I have implemented a java executable called TCPend. It needs a sender and receiver connection to start the file transfer. Command line arguments will indicate which host is the initiator of a TCP transfer. The senderTCPendmust support the following options at startup:
java TCPend -p <port> -s <remote IP> -a <remote port> -f <file name> -m <mtu> -c <sws>
- port: port number at which the client will run
- remote IP: the IP address of the remote peer (i.e. receiver). With the -s flag your program should operate in sending mode.
- remote port: the port at which the remote receiver is running
- file name: the file to be sent
- mtu: maximum transmission unit in bytes
- sws: sliding window size in number of segments
The remote receiver uses the following set of arguments:
java TCPend -p <port> -m <mtu> -c <sws> -f <file name>
- port: port number at which the receiver will listen at
- file name: the path where the incoming file should be written
- mtu: maximum transmission unit in bytes
- sws: sliding window size in number of segments
Each host should output the information about each segment that it sends and receives in the following format:
<snd/rcv> <time> <flag-list> <seq-number> <number of bytes> <ack number>
where flag list includes S for SYN, A for ACK, F for FIN and D for data. The following are valid output lines for a connection initiator that sends 112 bytes of data:
snd 34.335 S - - - 0 0 0
rcv 34.8 S A - - 0 0 1
snd 34.81 - A - - 1 0 1
snd 35.5 - A - D 1 56 1
snd 35.6 - A - D 57 56 1
rcv 36.2 - A - - 1 0 113
snd 36.65 - - F - 113 0 1
rcv 37.2 - A F - 1 0 114
snd 37.3 - A - - 114 0 2
At the end of the transfer, i.e., once the connection has been closed you should print the following statistics:
- Amount of Data transferred/received
- Number of packets sent/received
- Number of out-of-sequence packets discarded
- Number of packets discarded due to incorrect checksum
- Number of retransmissions
- Number of duplicate acknowledgements
To test the implementation, use a mininet virtual topology but modify the router implementation to drop packets with a given probability. E.g., drop 5% of the IP packets received. Then you could try sending the file from one mininet host to another (use xterm to open terminal windows on different mininet hosts) connected via the modified router and see if the file gets transferred correctly.

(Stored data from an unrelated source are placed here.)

### src/rtl/image_pkg.sv
// Shared types and sizing for the image capture sink.
// Pixel-pair layout matches the 48-bit memory word, with R0 in the low byte.
package image_pkg;

  typedef struct packed {
    logic [7:0] b1;
    logic [7:0] g1;
    logic [7:0] r1;
    logic [7:0] b0;
    logic [7:0] g0;
    logic [7:0] r0;
  } pix_pair_t;

  typedef enum logic [1:0] {
    ST_IDLE    = 2'd0,
    ST_CAPTURE = 2'd1,
    ST_FLUSH   = 2'd2,
    ST_DONE    = 2'd3
  } cap_state_t;

  localparam int IMG_WIDTH     = 768;
  localparam int IMG_HEIGHT    = 512;
  localparam int WORDS_PER_ROW = IMG_WIDTH / 2;
  localparam int FRAME_WORDS   = IMG_WIDTH * IMG_HEIGHT / 2;

  function automatic int words_per_row(input int width);
    return width / 2;
  endfunction

  function automatic int frame_words(input int width, input int height);
    return width * height / 2;
  endfunction

endpackage

### src/rtl/image_capture_if.sv
// Pixel-pair input, memory write port and status of the image capture sink.
// master = capture block, slave = source/memory environment.
interface image_capture_if #(
  parameter int ADDR_W = 18
);
  logic              VSYNC;
  logic              HSYNC;
  logic [7:0]        DATA_R0;
  logic [7:0]        DATA_G0;
  logic [7:0]        DATA_B0;
  logic [7:0]        DATA_R1;
  logic [7:0]        DATA_G1;
  logic [7:0]        DATA_B1;
  logic              mem_we;
  logic [ADDR_W-1:0] mem_addr;
  logic [47:0]       mem_wdata;
  logic              mem_ready;
  logic              frame_done;
  logic              overflow;
  logic              frame_err;
  logic [31:0]       checksum;

  modport master (
    input  VSYNC, HSYNC, DATA_R0, DATA_G0, DATA_B0, DATA_R1, DATA_G1, DATA_B1, mem_ready,
    output mem_we, mem_addr, mem_wdata, frame_done, overflow, frame_err, checksum
  );

  modport slave (
    output VSYNC, HSYNC, DATA_R0, DATA_G0, DATA_B0, DATA_R1, DATA_G1, DATA_B1, mem_ready,
    input  mem_we, mem_addr, mem_wdata, frame_done, overflow, frame_err, checksum
  );
endinterface

### src/rtl/image_capture_fifo.sv
// Synchronous FIFO with registered storage, combinational head and whole-contents flush.
// A pop frees a full slot for a same-cycle push; flush overrides push and pop.
module capture_fifo #(
  parameter int DW    = 66,
  parameter int DEPTH = 16
) (
  input  logic          clk,
  input  logic          rst_n,
  input  logic          flush,
  input  logic          push,
  input  logic [DW-1:0] push_dat,
  input  logic          pop,
  output logic [DW-1:0] pop_dat,
  output logic          full,
  output logic          empty,
  output logic          one_left
);
  localparam int AW = $clog2(DEPTH);

  logic [DW-1:0] mem_q [DEPTH];
  logic [AW-1:0] wr_ptr_q, wr_ptr_d;
  logic [AW-1:0] rd_ptr_q, rd_ptr_d;
  logic [AW:0]   count_q, count_d;
  logic          wr_en, rd_en;

  assign full     = (count_q == (AW+1)'(DEPTH));
  assign empty    = (count_q == '0);
  assign one_left = (count_q == (AW+1)'(1));
  assign rd_en    = pop & ~empty & ~flush;
  assign wr_en    = push & (~full | rd_en) & ~flush;
  assign pop_dat  = mem_q[rd_ptr_q];

  always_comb begin
    wr_ptr_d = wr_ptr_q;
    rd_ptr_d = rd_ptr_q;
    count_d  = count_q;
    if (flush) begin
      wr_ptr_d = '0;
      rd_ptr_d = '0;
      count_d  = '0;
    end else begin
      if (wr_en) wr_ptr_d = wr_ptr_q + 1'b1;
      if (rd_en) rd_ptr_d = rd_ptr_q + 1'b1;
      count_d = count_q + (AW+1)'(wr_en) - (AW+1)'(rd_en);
    end
  end

  always_ff @(posedge clk or negedge rst_n) begin
    if (!rst_n) begin
      wr_ptr_q <= '0;
      rd_ptr_q <= '0;
      count_q  <= '0;
    end else begin
      wr_ptr_q <= wr_ptr_d;
      rd_ptr_q <= rd_ptr_d;
      count_q  <= count_d;
    end
  end

  // Storage needs no reset: the head is only consumed while count is nonzero.
  always_ff @(posedge clk) begin
    if (wr_en) mem_q[wr_ptr_q] <= push_dat;
  end
endmodule

### src/rtl/image_capture.sv
// Sink for the two-pixel RGB888 stream: bottom-up BMP addressing, pair FIFO, 48-bit memory writes.
// Define IMAGE_CAPTURE_CHECKSUM_EN to add a running byte sum of accepted words.
module image_capture
  import image_pkg::*;
#(
  parameter int WIDTH      = IMG_WIDTH,
  parameter int HEIGHT     = IMG_HEIGHT,
  parameter int ADDR_W     = 18,
  parameter int FIFO_DEPTH = 16
) (
  input  logic            HCLK,
  input  logic            HRESETn,
  image_capture_if.master bus
);
  localparam int WPR = words_per_row(WIDTH);
  localparam int CW  = (WPR > 1) ? $clog2(WPR) : 1;
  localparam int RW  = (HEIGHT > 1) ? $clog2(HEIGHT) : 1;
  localparam int FW  = ADDR_W + 48;

  cap_state_t        state_q, state_d;
  logic              vs1_q, vs1_d, vs2_q, vs2_d;
  logic [RW-1:0]     row_q, row_d;
  logic [CW-1:0]     col_q, col_d;
  logic              overflow_q, overflow_d;
  logic              frame_err_q, frame_err_d;
  logic              vs_rise, beat, last_beat, pop;
  logic              fifo_full, fifo_empty, fifo_one;
  logic [ADDR_W-1:0] beat_addr;
  pix_pair_t         beat_pix;
  logic [FW-1:0]     head_dat;

  assign vs_rise   = vs1_q & ~vs2_q;
  assign beat      = (state_q == ST_CAPTURE) & bus.HSYNC & ~vs_rise;
  assign last_beat = beat & (row_q == RW'(HEIGHT-1)) & (col_q == CW'(WPR-1));
  assign pop       = ~fifo_empty & bus.mem_ready;
  assign beat_pix  = {bus.DATA_B1, bus.DATA_G1, bus.DATA_R1,
                      bus.DATA_B0, bus.DATA_G0, bus.DATA_R0};
  // Rows are stored bottom-up.
  assign beat_addr = (ADDR_W'(HEIGHT-1) - ADDR_W'(row_q)) * ADDR_W'(WPR) + ADDR_W'(col_q);

  capture_fifo #(
    .DW    (FW),
    .DEPTH (FIFO_DEPTH)
  ) u_fifo (
    .clk      (HCLK),
    .rst_n    (HRESETn),
    .flush    (vs_rise),
    .push     (beat),
    .push_dat ({beat_addr, beat_pix}),
    .pop      (pop),
    .pop_dat  (head_dat),
    .full     (fifo_full),
    .empty    (fifo_empty),
    .one_left (fifo_one)
  );

  always_ff @(posedge HCLK or negedge HRESETn) begin
    if (!HRESETn) begin
      state_q     <= ST_IDLE;
      vs1_q       <= 1'b0;
      vs2_q       <= 1'b0;
      row_q       <= '0;
      col_q       <= '0;
      overflow_q  <= 1'b0;
      frame_err_q <= 1'b0;
    end else begin
      state_q     <= state_d;
      vs1_q       <= vs1_d;
      vs2_q       <= vs2_d;
      row_q       <= row_d;
      col_q       <= col_d;
      overflow_q  <= overflow_d;
      frame_err_q <= frame_err_d;
    end
  end

  // DONE is entered as the final word handshakes so frame_done lands the next cycle.
  always_comb begin
    state_d = state_q;
    if (vs_rise) begin
      state_d = ST_CAPTURE;
    end else begin
      case (state_q)
        ST_IDLE:    state_d = ST_IDLE;
        ST_CAPTURE: if (last_beat) state_d = ST_FLUSH;
        ST_FLUSH:   if (fifo_empty || (fifo_one && pop)) state_d = ST_DONE;
        ST_DONE:    state_d = ST_IDLE;
        default:    state_d = ST_IDLE;
      endcase
    end
  end

  always_comb begin
    vs1_d       = bus.VSYNC;
    vs2_d       = vs1_q;
    row_d       = row_q;
    col_d       = col_q;
    overflow_d  = overflow_q;
    frame_err_d = frame_err_q;
    if (vs_rise) begin
      row_d      = '0;
      col_d      = '0;
      overflow_d = 1'b0;
      if (state_q == ST_CAPTURE || state_q == ST_FLUSH) frame_err_d = 1'b1;
    end else if (beat) begin
      if (col_q == CW'(WPR-1)) begin
        col_d = '0;
        row_d = row_q + 1'b1;
      end else begin
        col_d = col_q + 1'b1;
      end
      // Dropped beats still advance the counters, leaving a hole at their address.
      if (fifo_full && !pop) overflow_d = 1'b1;
    end
  end

  always_comb begin
    bus.mem_we     = ~fifo_empty;
    bus.mem_addr   = '0;
    bus.mem_wdata  = '0;
    if (!fifo_empty) begin
      bus.mem_addr  = head_dat[FW-1:48];
      bus.mem_wdata = head_dat[47:0];
    end
    bus.frame_done = (state_q == ST_DONE);
    bus.overflow   = overflow_q;
    bus.frame_err  = frame_err_q;
  end

`ifdef IMAGE_CAPTURE_CHECKSUM_EN
  pix_pair_t   head_pix;
  logic [31:0] checksum_q, checksum_d;

  assign head_pix = head_dat[47:0];

  always_comb begin
    checksum_d = checksum_q;
    if (vs_rise) begin
      checksum_d = '0;
    end else if (pop) begin
      checksum_d = checksum_q + 32'(head_pix.r0) + 32'(head_pix.g0) + 32'(head_pix.b0)
                              + 32'(head_pix.r1) + 32'(head_pix.g1) + 32'(head_pix.b1);
    end
  end

  always_ff @(posedge HCLK or negedge HRESETn) begin
    if (!HRESETn) checksum_q <= '0;
    else          checksum_q <= checksum_d;
  end

  assign bus.checksum = checksum_q;
`else
  assign bus.checksum = '0;
`endif
endmodule

### src/flat_wrapper.sv
// flat-port wrapper written by rule: the top's interface ports become plain ports
module image_capture_flat import image_pkg::*;
#(
  parameter int WIDTH      = IMG_WIDTH,
  parameter int HEIGHT     = IMG_HEIGHT,
  parameter int ADDR_W     = 18,
  parameter int FIFO_DEPTH = 16
)
  (HCLK, HRESETn, bus_VSYNC, bus_HSYNC, bus_DATA_R0, bus_DATA_G0, bus_DATA_B0, bus_DATA_R1, bus_DATA_G1, bus_DATA_B1, bus_mem_ready, bus_mem_we, bus_mem_addr, bus_mem_wdata, bus_frame_done, bus_overflow, bus_frame_err, bus_checksum);
  image_capture_if #(.ADDR_W(ADDR_W)) bus_i ();
  input  logic HCLK;
  input  logic HRESETn;
  input wire logic [$bits(bus_i.VSYNC)-1:0] bus_VSYNC;
  input wire logic [$bits(bus_i.HSYNC)-1:0] bus_HSYNC;
  input wire logic [$bits(bus_i.DATA_R0)-1:0] bus_DATA_R0;
  input wire logic [$bits(bus_i.DATA_G0)-1:0] bus_DATA_G0;
  input wire logic [$bits(bus_i.DATA_B0)-1:0] bus_DATA_B0;
  input wire logic [$bits(bus_i.DATA_R1)-1:0] bus_DATA_R1;
  input wire logic [$bits(bus_i.DATA_G1)-1:0] bus_DATA_G1;
  input wire logic [$bits(bus_i.DATA_B1)-1:0] bus_DATA_B1;
  input wire logic [$bits(bus_i.mem_ready)-1:0] bus_mem_ready;
  output wire logic [$bits(bus_i.mem_we)-1:0] bus_mem_we;
  output wire logic [$bits(bus_i.mem_addr)-1:0] bus_mem_addr;
  output wire logic [$bits(bus_i.mem_wdata)-1:0] bus_mem_wdata;
  output wire logic [$bits(bus_i.frame_done)-1:0] bus_frame_done;
  output wire logic [$bits(bus_i.overflow)-1:0] bus_overflow;
  output wire logic [$bits(bus_i.frame_err)-1:0] bus_frame_err;
  output wire logic [$bits(bus_i.checksum)-1:0] bus_checksum;
  assign bus_i.VSYNC = bus_VSYNC;
  assign bus_i.HSYNC = bus_HSYNC;
  assign bus_i.DATA_R0 = bus_DATA_R0;
  assign bus_i.DATA_G0 = bus_DATA_G0;
  assign bus_i.DATA_B0 = bus_DATA_B0;
  assign bus_i.DATA_R1 = bus_DATA_R1;
  assign bus_i.DATA_G1 = bus_DATA_G1;
  assign bus_i.DATA_B1 = bus_DATA_B1;
  assign bus_i.mem_ready = bus_mem_ready;
  assign bus_mem_we = bus_i.mem_we;
  assign bus_mem_addr = bus_i.mem_addr;
  assign bus_mem_wdata = bus_i.mem_wdata;
  assign bus_frame_done = bus_i.frame_done;
  assign bus_overflow = bus_i.overflow;
  assign bus_frame_err = bus_i.frame_err;
  assign bus_checksum = bus_i.checksum;
  image_capture #(.WIDTH(WIDTH), .HEIGHT(HEIGHT), .ADDR_W(ADDR_W), .FIFO_DEPTH(FIFO_DEPTH)) u_core (.HCLK(HCLK), .HRESETn(HRESETn), .bus(bus_i));
endmodule
### config.mk
export PLATFORM = sky130hd
export DESIGN_NAME = image_capture_flat
export DESIGN_NICKNAME = d
export VERILOG_FILES = /design/src/rtl/image_pkg.sv /design/src/rtl/image_capture_if.sv /design/src/rtl/image_capture_fifo.sv /design/src/rtl/image_capture.sv /design/src/flat_wrapper.sv
export SDC_FILE = /design/constraint.sdc
export NUM_CORES = 1
export LEC_CHECK = 0
export ABC_AREA = 1
export BUFFER_PORTS_ARGS = -buffer_cell sky130_fd_sc_hd__buf_2
export CAP_MARGIN = 30
export CORE_MARGIN = 4
export CORE_UTILIZATION = 34
export DETAILED_ROUTE_END_ITERATION = 8
export PLACE_DENSITY = 0.48
export RECOVER_POWER = 25
export SYNTH_ARGS = -nofsm -noshare
export SYNTH_HDL_FRONTEND = slang
export SYNTH_SLANG_ARGS = --single-unit
### constraint.sdc
create_clock -name HCLK -period 5.5 [get_ports HCLK]
set_input_delay 1.1 -clock HCLK [delete_from_list [all_inputs] [get_ports HCLK]]
set_output_delay 1.1 -clock HCLK [all_outputs]
set_load 0.03 [all_outputs]
Word-level counts from Yosys, hierarchy flattened
Memories as Yosys holds them, arrays and structs flattened.
Index checks and enable logic that the tools add are counted.
{"block": "classes", "shift": 0, "n_mul": 1, "div_mod_pow": 0, "n_reduce_logical": 17, "n_eq_ne": 9, "add_sub_neg": 8, "n_lt_le_gt_ge": 0, "muxes": 22, "bitwise": 15}
{"op": "2-to-1 mux 9 bit", "n": 6}
{"op": "2-to-1 mux 48 bit", "n": 1}
{"op": "adder 18 x 9 -> 18 bit", "n": 1}
{"op": "adder 9 x 1 -> 9 bit, second input constant", "n": 2}
{"op": "== test 9 bit, second input constant", "n": 2}
{"op": "multiplier 18 x 2 -> 11 bit, second input constant", "n": 1}
{"op": "2-to-1 mux 18 bit", "n": 1}
{"op": "2-to-1 mux 4 bit", "n": 4}
{"op": "AND 1 bit", "n": 10}
{"op": "nonzero test 2 bit", "n": 5}
{"op": "subtractor 9 x 9 -> 10 bit, first input constant", "n": 1}
{"op": "adder 4 x 1 -> 4 bit, second input constant", "n": 2}
{"op": "AND reduction 2 bit", "n": 4}
{"op": "2-to-1 mux 2 bit", "n": 3}
{"op": "inequality test 3 x 1 -> 1 bit, second input constant", "n": 2}
{"op": "case mux 2 bit (3 select lines)", "n": 1}
{"op": "adder 5 x 1 -> 5 bit", "n": 1}
{"op": "== test 5 x 1 -> 1 bit, second input constant", "n": 1}
{"op": "== test 5 bit, second input constant", "n": 1}
{"op": "zero test 5 bit", "n": 1}
{"op": "2-to-1 mux 1 bit", "n": 5}
{"op": "2-to-1 mux 5 bit", "n": 1}
{"op": "subtractor 5 x 1 -> 5 bit", "n": 1}
{"op": "== test 2 bit, second input constant", "n": 2}
{"op": "8 further kinds", "n": 13}
{"block": "word_totals", "word_cells": 83, "ramBits": 1056, "romBits": 0, "latch_bits": 0, "ff_bits": 37, "n_memories": 1, "in_bits": 53, "output_inout_bits": 102}
{"name": "u_core.u_fifo.mem_q", "words": 16, "word_bits": 66, "read_ports": 1, "rd_clocked_by_memory_dff": 0, "write_ports": 1, "line": "image_capture_fifo.sv:20", "source": "logic [DW-1:0] mem_q [DEPTH];"}

Depth between registers and ports, before layout
Gate-level depths: netlist of run 1.
{"block": "logic_depth", "word_depth": 11, "depth_mapped": 18, "depth_no_buf": 18}

Modules after synthesis
A second synthesis of run 1 with hierarchy kept.
{"block": "unflattened", "cells_unflattened": 3949, "hier_area_um2": 45666.3}
{"mod": "capture_fifo", "n_inst": 1, "area_each_um2": 42742.2, "seq_area_each_um2": 32035.7, "cells_per_inst": 3493}
{"mod": "image_capture", "n_inst": 1, "area_each_um2": 2924.1, "seq_area_each_um2": 600.6, "cells_per_inst": 456}

Worst setup path before layout of run 1
No wires, ideal clock.
{"block": "synth_timing", "kind": "input -> register", "from": "input port bus_HSYNC", "to": "memory u_core.u_fifo.mem_q[11][0] (enable)", "setup_ns": 0.491, "t_required_ns": 5.009, "stages": 6, "path_buffers": 0, "setup_slack_ns": 0.419, "t_arrival_ns": 4.590, "path_cell_list": "nand2_1 -> nor2_2 -> nand2_2 -> inv_1 -> nand2_1 -> nor2_1"}
{"block": "synth_between", "elab_chain_cells": 6}
{"element": "start, declared", "line": "flat_wrapper.sv:14", "source": "input wire logic [$bits(bus_i.HSYNC)-1:0] bus_HSYNC;"}
{"element": "AND 1 bit (2 in a row)", "line": "image_capture.sv:33", "source": "assign beat = (state_q == ST_CAPTURE) & bus.HSYNC & ~vs_rise;"}
{"element": "AND 1 bit (2 in a row)", "line": "image_capture_fifo.sv:30", "source": "assign wr_en = push & (~full | rd_en) & ~flush;"}
{"element": "2-to-1 mux 1 bit", "line": "image_capture_fifo.sv:62", "source": "if (wr_en) mem_q[wr_ptr_q] <= push_dat;"}
{"element": "2-to-1 mux 1 bit (implied by the code)", "line": "image_capture_fifo.sv:62"}
{"element": "end, declared", "line": "image_capture_fifo.sv:20"}
Every way passes these cells.

Final worst setup path of run 1
{"block": "layout_timing", "from": "register u_core.u_fifo.rd_ptr_q[1]", "to": "output port bus_mem_wdata[25]"}
{"block": "layout_between", "elab_chain_cells": 2}
{"element": "start, declared", "line": "image_capture_fifo.sv:22", "source": "logic [AW-1:0] rd_ptr_q, rd_ptr_d;"}
{"element": "start signal, assigned", "line": "image_capture_fifo.sv:55", "source": "rd_ptr_q <= rd_ptr_d;"}
{"element": "memory (16 x 66 bit)"}
{"element": "2-to-1 mux 48 bit", "line": "image_capture.sv:121", "source": "if (!fifo_empty) begin"}
{"element": "end, declared", "line": "flat_wrapper.sv:24", "source": "output wire logic [$bits(bus_i.mem_wdata)-1:0] bus_mem_wdata;"}
Every way passes these cells.

==> results of run 1 <==
[final timing paths]
path	start	to	depth (start not counted)
min reg2reg	u_core.vs1_q	u_core.vs2_q	0
max reg2reg	u_core.state_q[1]	u_core.u_fifo.mem_q[6][10]	9
max	u_core.u_fifo.rd_ptr_q[1]	bus_mem_wdata[25]	7
min	u_core.vs1_q	u_core.vs2_q	0
max in group asynchronous	HRESETn	u_core.u_fifo.rd_ptr_q[2]	2
min in group asynchronous	HRESETn	u_core.bus.frame_err	1
[logic make-up (layout without fill, tap and decap cells)]
| family | after synthesis | in the layout | synth area share, % |
|---|---|---|---|
| AOI/OAI and AO/OA | 976 | 976 | 13.4 |
| xor gates and xnor gates | 11 | 11 | 0.219 |
| adders and majority gates | 38 | 38 | 1.13 |
| buffers and inverters | 326 | 479 | 3.81 |
| DFF | 1093 | 1093 | 74.2 |
| other | 1 | 32 | 0.00853 |
| and+or+nand+nor | 796 | 796 | 7.17 |
[metal layers]
metal  global-route usage, %  vias to the layer above  wire length, um
li1                        -                    12400                -
met1                    25.5                    14000            57700
met2                    28.2                      676            56000
met3                    2.43                      149             5830
met4                    4.18                        0             2120
met5                       0                        -                0
[placed cells by master (no fill, tap or decap), types with 10 or more instances in the layout]
master,n
conb_1,32
o221ai_1,177
clkinv_2,27
clkbuf_16,119
buf_2,84
nor3_1,10
dfrtp_1,33
a21oi_1,81
buf_4,43
nand2_1,89
ha_1,35
inv_1,60
nand3_1,82
nor2_4,17
edfxtp_1,1056
buf_12,29
o21ai_1,74
o211ai_1,87
nor2_1,581
clkinv_1,25
bufinv_16,13
clkbuf_1,58
o22ai_1,77
o21ai_0,468
[sequential cells by signal, summed over array words and instances, names as in the netlist]
register and count:
u_core.bus.frame_err 1, u_core.bus.overflow 1, u_core.col_q 9, u_core.row_q 9, u_core.state_q 2, u_core.u_fifo.count_q 5
u_core.u_fifo.mem_q 1056, u_core.u_fifo.rd_ptr_q 4, u_core.u_fifo.wr_ptr_q 4, u_core.vs1_q 1, u_core.vs2_q 1
[power groups by stage]
stage	clock network, mW	logic [mW]	registers, mW
final	7.86	7.03	9.66
after floorplan	0	4.93	9.68
after global placement	0	7.10	9.83
after CTS	8.04	7.12	9.66
after detailed placement	0	7.10	9.84
after global routing	8.40	7.71	9.68
[worst max-delay path, delay by kind of cell (launching register included)]
| kind | cells | cell delay [ns] |
|---|---|---|
| AOI/OAI and AO/OA | 3 | 0.85 |
| and+or+nand+nor | 1 | 0.13 |
| DFF | 1 | 0.69 |
| buffers and inverters | 3 | 1.52 |
[metrics by stage]
| stage | instance area [sq um] | cells |
|---|---|---|
| 2_1_floorplan | 44100 | 3272 |
| 3_3_place_gp | 46400 | 4930 |
| 3_5_place_dp | 46500 | 4935 |
| 4_1_cts | 50300 | 5152 |
| 5_1_grt | 50300 | 5154 |
| 6_report | 50300 | 5154 |
[Yosys cell counts, types with 4 or more instances]
library cell / instances / area share (%)
edfxtp_1: 1056 / 72
o21ai_2: 4 / 0.080
clkbuf_1: 127 / 1.1
xor2_1: 8 / 0.16
inv_1: 60 / 0.51
o22ai_1: 77 / 1.1
dfrtp_1: 37 / 2.1
nor3_1: 10 / 0.11
nor2_1: 598 / 5.1
o211ai_1: 87 / 1.5
o21ai_1: 74 / 0.84
a21oi_1: 81 / 0.92
buf_2: 47 / 0.54
o21ai_0: 468 / 5.3
o221ai_1: 177 / 3.5
buf_6: 12 / 0.31
nand4_1: 6 / 0.085
nand3_1: 82 / 0.93
ha_1: 35 / 1.0
buf_4: 69 / 1.2
nand2_1: 89 / 0.76
[cell type report]
class                   count  area, sq um
clock buffers             138         3050
fillers                 11900        77700
multi-input cells        1853         9900
well taps                1729         2160
clock inverters            79          757
flip-flops and latches   1093        32700
repair buffers            196         1500
inverters                  66          287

To run it first start mininet using the following command:
sudo ./run_mininet.py topos/single_rt.topo -a
Then start pox:
./run_pox.sh
Then start your virtual router that you’ve modified that will drop 5
java -jar VirtualNetwork.jar -v r1 -r rtable.r1 -a arp_cache
Now open terminal windows on hosts h1 and h2 by typing xterm h1 h2 in mininet console. Navigate to the directory where with your TCP implementation and send a file from h1 to h2. If your implementation is correct, the file should be successfully transferred to h2 i.e., content should exactly match. In addition to visual inspection of the received file, you may also use checksum utilities such as sha256 sum to verify that the files are indeed identical.